## Task to complete
Could you reproduce, from the records below, everything from the line with "run 2: worst" down to the line with "well taps: 100 / 125 / 3.05", keeping both of those lines and changing nothing?

## Records to process
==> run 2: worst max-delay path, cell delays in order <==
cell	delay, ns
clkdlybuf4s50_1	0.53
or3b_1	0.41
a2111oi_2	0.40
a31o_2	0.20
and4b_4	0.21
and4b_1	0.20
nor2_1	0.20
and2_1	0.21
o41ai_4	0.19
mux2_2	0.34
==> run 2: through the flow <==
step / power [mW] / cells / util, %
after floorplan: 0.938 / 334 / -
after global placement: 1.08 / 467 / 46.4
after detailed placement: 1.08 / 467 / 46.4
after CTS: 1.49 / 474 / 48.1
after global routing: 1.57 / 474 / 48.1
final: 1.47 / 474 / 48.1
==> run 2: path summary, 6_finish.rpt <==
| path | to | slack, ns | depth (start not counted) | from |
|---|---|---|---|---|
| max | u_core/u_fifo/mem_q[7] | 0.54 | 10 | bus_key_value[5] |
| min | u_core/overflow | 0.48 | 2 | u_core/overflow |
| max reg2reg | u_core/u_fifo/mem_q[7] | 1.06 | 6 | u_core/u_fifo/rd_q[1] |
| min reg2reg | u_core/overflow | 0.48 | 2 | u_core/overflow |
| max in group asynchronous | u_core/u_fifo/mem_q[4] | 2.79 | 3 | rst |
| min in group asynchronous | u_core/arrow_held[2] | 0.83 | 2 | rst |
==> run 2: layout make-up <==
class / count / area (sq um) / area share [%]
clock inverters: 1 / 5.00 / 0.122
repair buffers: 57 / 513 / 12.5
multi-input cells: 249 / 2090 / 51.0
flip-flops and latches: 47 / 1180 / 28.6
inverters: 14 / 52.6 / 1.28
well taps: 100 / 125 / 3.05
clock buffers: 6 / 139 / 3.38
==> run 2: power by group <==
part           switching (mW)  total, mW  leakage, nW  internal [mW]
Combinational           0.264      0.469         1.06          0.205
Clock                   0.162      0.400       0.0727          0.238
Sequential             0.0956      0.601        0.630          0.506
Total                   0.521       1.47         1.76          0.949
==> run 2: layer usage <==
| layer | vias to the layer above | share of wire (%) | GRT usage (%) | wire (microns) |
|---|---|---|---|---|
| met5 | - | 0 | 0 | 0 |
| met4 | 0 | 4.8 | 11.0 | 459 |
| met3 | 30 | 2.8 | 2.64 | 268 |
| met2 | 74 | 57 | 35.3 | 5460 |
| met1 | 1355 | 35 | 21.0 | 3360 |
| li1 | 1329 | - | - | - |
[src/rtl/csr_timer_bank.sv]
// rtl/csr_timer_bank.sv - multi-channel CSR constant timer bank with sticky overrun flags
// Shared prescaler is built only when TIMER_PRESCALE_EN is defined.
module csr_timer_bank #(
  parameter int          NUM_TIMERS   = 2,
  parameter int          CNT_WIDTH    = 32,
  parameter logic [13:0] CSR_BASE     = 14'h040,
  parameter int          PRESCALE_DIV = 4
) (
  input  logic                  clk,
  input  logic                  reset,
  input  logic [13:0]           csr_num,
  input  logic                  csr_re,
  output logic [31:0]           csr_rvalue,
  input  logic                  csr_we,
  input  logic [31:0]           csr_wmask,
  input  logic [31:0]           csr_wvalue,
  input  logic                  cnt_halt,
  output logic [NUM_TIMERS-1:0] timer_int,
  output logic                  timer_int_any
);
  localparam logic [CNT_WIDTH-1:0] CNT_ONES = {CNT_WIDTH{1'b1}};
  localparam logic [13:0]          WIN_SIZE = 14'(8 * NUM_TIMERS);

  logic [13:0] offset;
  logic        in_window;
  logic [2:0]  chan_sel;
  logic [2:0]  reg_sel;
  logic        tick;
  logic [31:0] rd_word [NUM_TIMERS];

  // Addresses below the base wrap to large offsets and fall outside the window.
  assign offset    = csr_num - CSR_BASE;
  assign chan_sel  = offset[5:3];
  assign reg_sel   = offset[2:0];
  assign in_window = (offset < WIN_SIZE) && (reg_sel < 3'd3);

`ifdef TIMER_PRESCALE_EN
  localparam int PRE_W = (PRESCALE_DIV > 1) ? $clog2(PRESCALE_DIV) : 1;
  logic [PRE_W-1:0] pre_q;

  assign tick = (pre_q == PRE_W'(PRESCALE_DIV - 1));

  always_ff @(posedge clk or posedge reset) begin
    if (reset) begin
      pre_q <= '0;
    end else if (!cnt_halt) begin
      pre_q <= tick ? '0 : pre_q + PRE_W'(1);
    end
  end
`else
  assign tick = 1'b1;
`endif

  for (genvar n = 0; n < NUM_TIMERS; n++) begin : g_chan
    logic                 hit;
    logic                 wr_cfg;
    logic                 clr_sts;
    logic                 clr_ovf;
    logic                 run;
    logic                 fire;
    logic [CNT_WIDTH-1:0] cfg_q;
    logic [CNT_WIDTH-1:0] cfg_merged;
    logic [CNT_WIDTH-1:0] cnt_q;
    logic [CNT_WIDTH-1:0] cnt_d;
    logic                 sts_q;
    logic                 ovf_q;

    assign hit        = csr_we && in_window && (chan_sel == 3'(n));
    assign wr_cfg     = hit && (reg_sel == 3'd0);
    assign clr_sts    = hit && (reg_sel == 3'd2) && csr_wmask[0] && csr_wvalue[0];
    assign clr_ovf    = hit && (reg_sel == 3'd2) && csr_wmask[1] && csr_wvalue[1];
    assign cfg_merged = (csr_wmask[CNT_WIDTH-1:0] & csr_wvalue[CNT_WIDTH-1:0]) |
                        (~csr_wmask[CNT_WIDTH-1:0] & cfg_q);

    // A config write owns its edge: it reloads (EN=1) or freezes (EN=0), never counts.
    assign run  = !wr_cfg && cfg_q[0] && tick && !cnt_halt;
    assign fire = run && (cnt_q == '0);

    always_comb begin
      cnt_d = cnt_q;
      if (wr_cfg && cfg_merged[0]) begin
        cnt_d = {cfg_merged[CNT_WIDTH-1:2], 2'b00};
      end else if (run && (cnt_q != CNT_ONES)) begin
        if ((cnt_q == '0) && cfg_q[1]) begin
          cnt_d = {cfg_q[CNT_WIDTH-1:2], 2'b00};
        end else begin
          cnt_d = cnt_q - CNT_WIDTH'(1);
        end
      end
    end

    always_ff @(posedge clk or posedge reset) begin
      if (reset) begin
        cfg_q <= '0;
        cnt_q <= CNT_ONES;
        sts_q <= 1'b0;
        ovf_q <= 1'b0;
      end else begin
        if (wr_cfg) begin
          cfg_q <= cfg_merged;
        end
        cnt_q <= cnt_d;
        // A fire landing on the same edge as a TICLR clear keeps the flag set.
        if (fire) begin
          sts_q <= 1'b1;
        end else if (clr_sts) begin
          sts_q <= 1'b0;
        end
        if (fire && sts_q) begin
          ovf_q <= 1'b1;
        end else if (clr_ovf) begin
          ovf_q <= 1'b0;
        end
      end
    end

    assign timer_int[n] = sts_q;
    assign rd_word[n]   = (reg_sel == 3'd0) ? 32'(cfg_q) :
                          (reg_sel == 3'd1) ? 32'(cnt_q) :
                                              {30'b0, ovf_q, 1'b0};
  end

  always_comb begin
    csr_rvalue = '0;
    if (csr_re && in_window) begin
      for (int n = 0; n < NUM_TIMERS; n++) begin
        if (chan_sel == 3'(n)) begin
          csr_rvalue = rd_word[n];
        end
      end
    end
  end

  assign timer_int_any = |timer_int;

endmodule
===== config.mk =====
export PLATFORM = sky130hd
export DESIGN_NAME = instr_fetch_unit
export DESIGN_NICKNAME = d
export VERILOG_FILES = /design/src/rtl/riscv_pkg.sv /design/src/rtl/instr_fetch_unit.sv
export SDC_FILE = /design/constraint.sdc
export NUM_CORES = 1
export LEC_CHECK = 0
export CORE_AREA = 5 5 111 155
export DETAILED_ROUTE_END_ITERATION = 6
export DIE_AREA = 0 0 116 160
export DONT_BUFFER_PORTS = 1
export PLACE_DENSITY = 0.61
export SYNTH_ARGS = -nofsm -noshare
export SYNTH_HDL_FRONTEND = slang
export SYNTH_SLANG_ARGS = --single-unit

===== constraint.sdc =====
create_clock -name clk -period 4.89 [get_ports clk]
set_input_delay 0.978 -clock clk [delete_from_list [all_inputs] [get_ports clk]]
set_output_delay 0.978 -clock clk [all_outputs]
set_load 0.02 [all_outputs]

---

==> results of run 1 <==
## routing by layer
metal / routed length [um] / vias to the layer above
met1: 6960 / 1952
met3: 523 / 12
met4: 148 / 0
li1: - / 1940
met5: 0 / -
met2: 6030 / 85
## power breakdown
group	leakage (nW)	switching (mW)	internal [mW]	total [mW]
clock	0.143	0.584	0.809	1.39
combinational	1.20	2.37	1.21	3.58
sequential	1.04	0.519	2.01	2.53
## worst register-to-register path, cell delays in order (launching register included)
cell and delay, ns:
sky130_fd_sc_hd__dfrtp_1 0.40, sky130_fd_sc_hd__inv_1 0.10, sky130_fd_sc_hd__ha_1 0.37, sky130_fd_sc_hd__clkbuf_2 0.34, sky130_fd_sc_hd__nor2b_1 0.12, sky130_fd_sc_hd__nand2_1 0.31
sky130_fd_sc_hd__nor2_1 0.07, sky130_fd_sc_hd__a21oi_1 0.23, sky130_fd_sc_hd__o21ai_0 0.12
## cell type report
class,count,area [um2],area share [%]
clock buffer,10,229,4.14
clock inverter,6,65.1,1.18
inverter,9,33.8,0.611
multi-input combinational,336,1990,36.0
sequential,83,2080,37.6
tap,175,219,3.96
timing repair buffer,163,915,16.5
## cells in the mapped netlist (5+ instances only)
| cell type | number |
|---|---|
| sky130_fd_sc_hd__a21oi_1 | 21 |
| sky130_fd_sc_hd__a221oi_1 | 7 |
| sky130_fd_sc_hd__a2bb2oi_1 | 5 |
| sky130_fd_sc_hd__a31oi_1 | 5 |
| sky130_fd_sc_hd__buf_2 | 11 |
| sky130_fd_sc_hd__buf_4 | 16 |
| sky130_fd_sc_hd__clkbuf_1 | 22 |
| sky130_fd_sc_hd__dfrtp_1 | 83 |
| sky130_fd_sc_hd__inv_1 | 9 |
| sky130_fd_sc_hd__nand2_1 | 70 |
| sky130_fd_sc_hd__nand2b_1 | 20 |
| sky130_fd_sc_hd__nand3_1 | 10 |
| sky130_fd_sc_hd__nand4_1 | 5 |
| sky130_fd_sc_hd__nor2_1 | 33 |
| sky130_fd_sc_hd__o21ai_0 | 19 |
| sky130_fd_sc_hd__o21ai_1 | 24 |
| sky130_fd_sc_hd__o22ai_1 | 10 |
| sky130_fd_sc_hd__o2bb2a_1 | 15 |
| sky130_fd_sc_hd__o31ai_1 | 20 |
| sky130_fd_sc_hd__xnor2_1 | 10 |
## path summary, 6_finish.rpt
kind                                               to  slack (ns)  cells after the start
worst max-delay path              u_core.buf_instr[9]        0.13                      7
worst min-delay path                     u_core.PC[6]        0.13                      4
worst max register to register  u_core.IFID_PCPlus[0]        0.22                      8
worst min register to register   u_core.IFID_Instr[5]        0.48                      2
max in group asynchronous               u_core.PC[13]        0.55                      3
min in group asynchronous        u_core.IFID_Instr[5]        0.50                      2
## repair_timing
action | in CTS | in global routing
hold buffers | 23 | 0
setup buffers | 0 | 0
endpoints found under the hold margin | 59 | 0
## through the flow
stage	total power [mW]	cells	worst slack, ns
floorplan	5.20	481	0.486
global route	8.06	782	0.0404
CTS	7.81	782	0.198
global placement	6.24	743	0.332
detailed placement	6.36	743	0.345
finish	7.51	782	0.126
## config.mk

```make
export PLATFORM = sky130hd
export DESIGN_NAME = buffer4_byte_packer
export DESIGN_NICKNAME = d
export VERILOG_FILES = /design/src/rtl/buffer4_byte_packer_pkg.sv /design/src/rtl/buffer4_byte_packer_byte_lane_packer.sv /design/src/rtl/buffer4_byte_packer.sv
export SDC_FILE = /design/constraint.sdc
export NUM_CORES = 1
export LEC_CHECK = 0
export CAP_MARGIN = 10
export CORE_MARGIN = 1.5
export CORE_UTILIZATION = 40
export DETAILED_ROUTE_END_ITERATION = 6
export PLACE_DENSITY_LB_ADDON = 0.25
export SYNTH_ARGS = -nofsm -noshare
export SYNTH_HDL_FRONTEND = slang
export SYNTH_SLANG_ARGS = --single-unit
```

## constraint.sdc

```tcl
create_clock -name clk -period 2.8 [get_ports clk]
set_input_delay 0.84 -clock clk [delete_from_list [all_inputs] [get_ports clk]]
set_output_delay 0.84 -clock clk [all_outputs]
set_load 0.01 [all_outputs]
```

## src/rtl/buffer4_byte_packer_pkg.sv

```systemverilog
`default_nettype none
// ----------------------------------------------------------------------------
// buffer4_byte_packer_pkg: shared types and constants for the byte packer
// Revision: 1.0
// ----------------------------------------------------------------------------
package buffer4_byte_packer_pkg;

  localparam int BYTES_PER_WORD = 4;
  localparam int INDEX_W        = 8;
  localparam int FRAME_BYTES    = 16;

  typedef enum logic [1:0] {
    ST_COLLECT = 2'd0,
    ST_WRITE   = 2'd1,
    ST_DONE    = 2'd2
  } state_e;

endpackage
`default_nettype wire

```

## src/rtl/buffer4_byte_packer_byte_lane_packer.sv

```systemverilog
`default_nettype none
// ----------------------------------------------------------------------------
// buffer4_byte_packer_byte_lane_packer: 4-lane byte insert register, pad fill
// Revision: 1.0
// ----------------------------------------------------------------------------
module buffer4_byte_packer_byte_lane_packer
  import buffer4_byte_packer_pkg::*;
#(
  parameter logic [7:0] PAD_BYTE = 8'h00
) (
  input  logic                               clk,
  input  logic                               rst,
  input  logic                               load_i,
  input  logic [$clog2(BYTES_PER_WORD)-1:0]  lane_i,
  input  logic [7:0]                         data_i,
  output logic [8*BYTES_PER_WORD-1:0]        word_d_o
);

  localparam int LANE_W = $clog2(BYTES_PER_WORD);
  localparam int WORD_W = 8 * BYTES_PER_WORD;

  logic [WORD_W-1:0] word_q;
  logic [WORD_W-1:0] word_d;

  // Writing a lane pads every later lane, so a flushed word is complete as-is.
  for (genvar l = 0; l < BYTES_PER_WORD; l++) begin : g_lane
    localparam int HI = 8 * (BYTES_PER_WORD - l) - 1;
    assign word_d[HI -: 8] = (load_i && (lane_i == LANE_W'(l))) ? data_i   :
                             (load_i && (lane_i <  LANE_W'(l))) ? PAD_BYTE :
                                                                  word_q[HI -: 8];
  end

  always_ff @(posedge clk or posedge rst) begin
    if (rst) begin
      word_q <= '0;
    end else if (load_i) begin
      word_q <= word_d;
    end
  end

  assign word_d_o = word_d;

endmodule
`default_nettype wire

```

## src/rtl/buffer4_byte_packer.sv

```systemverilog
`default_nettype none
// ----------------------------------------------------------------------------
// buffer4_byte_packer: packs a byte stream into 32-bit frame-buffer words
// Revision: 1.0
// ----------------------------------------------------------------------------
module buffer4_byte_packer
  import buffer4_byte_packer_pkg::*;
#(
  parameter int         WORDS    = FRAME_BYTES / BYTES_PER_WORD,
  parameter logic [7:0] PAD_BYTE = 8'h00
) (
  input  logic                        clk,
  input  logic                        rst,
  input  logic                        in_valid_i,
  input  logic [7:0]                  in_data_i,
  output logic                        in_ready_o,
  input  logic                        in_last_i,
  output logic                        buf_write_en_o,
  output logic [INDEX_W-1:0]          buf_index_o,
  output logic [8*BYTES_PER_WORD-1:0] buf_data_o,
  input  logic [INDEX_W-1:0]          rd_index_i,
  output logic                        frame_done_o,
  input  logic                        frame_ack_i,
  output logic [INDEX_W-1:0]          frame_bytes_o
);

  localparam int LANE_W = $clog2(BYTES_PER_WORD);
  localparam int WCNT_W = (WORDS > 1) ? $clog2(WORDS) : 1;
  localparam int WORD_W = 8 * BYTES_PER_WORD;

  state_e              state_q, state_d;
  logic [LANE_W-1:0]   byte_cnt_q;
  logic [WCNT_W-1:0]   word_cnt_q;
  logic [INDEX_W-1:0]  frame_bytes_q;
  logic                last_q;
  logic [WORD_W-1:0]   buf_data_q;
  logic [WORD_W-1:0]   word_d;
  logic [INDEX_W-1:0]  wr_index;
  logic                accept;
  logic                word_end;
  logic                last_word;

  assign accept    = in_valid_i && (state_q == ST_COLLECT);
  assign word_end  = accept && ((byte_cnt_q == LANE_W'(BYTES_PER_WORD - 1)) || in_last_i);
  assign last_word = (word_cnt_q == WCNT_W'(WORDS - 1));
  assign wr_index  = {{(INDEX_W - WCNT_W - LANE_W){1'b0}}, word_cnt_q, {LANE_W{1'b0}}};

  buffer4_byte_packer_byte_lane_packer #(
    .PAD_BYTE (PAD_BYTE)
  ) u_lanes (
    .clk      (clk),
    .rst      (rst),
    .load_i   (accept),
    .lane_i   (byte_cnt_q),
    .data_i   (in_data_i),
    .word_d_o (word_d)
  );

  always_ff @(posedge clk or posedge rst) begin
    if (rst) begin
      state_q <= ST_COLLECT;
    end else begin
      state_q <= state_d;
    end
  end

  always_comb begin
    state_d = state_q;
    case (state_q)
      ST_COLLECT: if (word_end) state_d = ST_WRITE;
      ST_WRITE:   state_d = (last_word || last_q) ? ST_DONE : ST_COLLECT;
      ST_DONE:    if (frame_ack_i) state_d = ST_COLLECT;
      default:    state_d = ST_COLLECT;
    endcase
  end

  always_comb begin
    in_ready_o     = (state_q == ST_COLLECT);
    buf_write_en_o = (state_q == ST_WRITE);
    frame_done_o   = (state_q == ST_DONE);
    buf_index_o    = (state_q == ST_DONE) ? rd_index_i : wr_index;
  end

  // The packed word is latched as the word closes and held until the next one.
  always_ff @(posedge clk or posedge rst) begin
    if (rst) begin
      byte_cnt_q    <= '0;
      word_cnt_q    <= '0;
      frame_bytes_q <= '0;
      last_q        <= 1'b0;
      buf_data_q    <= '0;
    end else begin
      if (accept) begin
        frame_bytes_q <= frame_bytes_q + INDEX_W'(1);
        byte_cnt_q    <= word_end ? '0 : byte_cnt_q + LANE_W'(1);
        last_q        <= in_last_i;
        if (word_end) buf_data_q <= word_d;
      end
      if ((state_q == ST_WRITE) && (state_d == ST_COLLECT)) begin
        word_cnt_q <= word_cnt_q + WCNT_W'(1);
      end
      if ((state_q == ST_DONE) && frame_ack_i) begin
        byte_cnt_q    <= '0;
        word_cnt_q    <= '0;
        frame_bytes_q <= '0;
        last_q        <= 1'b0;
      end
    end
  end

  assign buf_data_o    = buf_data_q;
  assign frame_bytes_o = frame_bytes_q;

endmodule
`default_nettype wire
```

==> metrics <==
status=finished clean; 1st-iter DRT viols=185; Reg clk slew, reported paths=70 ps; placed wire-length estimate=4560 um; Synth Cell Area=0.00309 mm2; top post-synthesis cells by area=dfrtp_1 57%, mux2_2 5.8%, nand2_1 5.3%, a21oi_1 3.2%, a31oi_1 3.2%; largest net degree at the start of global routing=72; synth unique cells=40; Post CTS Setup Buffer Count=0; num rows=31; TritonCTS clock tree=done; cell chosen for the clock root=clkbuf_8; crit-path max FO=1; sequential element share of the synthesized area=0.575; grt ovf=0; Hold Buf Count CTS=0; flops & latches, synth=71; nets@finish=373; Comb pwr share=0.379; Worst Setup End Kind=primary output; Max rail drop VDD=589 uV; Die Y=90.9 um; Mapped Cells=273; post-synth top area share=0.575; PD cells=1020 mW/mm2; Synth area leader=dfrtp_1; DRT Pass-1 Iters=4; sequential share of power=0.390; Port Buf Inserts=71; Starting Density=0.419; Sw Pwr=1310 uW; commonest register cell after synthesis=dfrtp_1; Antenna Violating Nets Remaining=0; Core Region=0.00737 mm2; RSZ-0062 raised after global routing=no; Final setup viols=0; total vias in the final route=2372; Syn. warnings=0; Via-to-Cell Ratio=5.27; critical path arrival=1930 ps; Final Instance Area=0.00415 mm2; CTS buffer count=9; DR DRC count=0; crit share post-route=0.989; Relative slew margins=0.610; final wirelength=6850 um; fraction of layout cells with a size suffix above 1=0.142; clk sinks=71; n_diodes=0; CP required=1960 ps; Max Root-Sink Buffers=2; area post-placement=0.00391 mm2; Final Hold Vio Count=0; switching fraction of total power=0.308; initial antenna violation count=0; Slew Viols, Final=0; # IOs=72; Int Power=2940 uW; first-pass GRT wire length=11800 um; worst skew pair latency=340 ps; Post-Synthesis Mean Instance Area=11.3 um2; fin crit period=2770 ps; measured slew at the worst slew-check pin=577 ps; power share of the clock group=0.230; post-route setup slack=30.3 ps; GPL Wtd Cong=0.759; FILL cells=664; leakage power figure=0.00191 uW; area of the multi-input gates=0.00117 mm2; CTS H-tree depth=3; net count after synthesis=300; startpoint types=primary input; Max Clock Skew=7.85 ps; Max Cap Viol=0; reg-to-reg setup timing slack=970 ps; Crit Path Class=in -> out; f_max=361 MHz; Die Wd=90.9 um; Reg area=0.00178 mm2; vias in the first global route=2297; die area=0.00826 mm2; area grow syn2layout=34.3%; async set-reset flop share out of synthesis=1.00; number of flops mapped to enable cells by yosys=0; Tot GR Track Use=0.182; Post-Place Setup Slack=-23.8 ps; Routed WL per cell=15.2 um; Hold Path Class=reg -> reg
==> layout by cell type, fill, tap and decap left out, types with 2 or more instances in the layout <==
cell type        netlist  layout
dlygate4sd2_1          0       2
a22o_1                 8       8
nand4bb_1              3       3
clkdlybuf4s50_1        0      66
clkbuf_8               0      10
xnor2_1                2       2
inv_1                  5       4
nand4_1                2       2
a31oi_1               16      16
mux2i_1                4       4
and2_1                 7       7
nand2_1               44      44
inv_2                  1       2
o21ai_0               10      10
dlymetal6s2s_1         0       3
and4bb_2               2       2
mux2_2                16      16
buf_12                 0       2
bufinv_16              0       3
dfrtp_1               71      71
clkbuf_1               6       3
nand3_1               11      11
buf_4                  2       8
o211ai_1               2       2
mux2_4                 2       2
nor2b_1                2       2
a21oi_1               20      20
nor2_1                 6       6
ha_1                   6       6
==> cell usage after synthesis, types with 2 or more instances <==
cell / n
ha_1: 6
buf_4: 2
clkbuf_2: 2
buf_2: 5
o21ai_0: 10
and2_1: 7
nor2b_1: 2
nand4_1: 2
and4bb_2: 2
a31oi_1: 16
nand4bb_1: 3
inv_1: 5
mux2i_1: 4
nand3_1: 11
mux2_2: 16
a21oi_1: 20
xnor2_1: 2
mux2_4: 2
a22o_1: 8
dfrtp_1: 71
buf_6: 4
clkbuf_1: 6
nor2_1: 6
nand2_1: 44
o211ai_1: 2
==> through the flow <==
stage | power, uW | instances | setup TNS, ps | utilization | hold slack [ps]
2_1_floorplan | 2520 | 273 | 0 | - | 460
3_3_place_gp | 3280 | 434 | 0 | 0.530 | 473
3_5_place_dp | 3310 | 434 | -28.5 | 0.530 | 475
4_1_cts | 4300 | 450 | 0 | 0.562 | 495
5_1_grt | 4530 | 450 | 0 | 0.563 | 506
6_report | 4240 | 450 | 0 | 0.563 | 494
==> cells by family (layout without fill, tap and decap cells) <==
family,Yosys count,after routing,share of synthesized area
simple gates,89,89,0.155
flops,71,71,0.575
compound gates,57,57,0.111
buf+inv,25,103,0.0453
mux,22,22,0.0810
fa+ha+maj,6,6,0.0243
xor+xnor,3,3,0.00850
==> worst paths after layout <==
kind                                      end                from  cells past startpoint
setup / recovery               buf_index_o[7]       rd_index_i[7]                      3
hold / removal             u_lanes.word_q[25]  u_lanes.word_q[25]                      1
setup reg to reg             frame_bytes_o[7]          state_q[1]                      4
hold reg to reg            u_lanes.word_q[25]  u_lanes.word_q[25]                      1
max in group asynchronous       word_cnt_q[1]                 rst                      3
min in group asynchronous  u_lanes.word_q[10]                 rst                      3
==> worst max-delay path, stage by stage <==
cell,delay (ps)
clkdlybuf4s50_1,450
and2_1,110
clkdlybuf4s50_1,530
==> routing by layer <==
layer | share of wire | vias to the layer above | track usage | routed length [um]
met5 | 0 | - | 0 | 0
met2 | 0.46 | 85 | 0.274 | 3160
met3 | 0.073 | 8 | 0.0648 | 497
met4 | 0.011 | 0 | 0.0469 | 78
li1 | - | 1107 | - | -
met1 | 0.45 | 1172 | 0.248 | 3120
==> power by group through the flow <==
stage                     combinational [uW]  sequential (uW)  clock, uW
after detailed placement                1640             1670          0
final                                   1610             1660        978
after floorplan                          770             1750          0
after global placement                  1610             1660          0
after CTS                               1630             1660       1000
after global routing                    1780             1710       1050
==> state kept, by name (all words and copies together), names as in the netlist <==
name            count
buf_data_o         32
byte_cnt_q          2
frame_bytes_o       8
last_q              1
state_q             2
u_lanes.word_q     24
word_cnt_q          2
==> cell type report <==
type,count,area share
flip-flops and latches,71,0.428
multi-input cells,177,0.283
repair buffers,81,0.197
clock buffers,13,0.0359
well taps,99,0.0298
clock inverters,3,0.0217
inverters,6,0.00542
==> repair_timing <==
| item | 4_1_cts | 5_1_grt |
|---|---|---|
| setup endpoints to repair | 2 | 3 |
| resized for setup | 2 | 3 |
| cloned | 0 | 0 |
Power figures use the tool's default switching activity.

## Written answer
==> run 2: worst max-delay path, cell delays in order <==
cell	delay, ns
clkdlybuf4s50_1	0.53
or3b_1	0.41
a2111oi_2	0.40
a31o_2	0.20
and4b_4	0.21
and4b_1	0.20
nor2_1	0.20
and2_1	0.21
o41ai_4	0.19
mux2_2	0.34
==> run 2: through the flow <==
step / power [mW] / cells / util, %
after floorplan: 0.938 / 334 / -
after global placement: 1.08 / 467 / 46.4
after detailed placement: 1.08 / 467 / 46.4
after CTS: 1.49 / 474 / 48.1
after global routing: 1.57 / 474 / 48.1
final: 1.47 / 474 / 48.1
==> run 2: path summary, 6_finish.rpt <==
| path | to | slack, ns | depth (start not counted) | from |
|---|---|---|---|---|
| max | u_core/u_fifo/mem_q[7] | 0.54 | 10 | bus_key_value[5] |
| min | u_core/overflow | 0.48 | 2 | u_core/overflow |
| max reg2reg | u_core/u_fifo/mem_q[7] | 1.06 | 6 | u_core/u_fifo/rd_q[1] |
| min reg2reg | u_core/overflow | 0.48 | 2 | u_core/overflow |
| max in group asynchronous | u_core/u_fifo/mem_q[4] | 2.79 | 3 | rst |
| min in group asynchronous | u_core/arrow_held[2] | 0.83 | 2 | rst |
==> run 2: layout make-up <==
class / count / area (sq um) / area share [%]
clock inverters: 1 / 5.00 / 0.122
repair buffers: 57 / 513 / 12.5
multi-input cells: 249 / 2090 / 51.0
flip-flops and latches: 47 / 1180 / 28.6
inverters: 14 / 52.6 / 1.28
well taps: 100 / 125 / 3.05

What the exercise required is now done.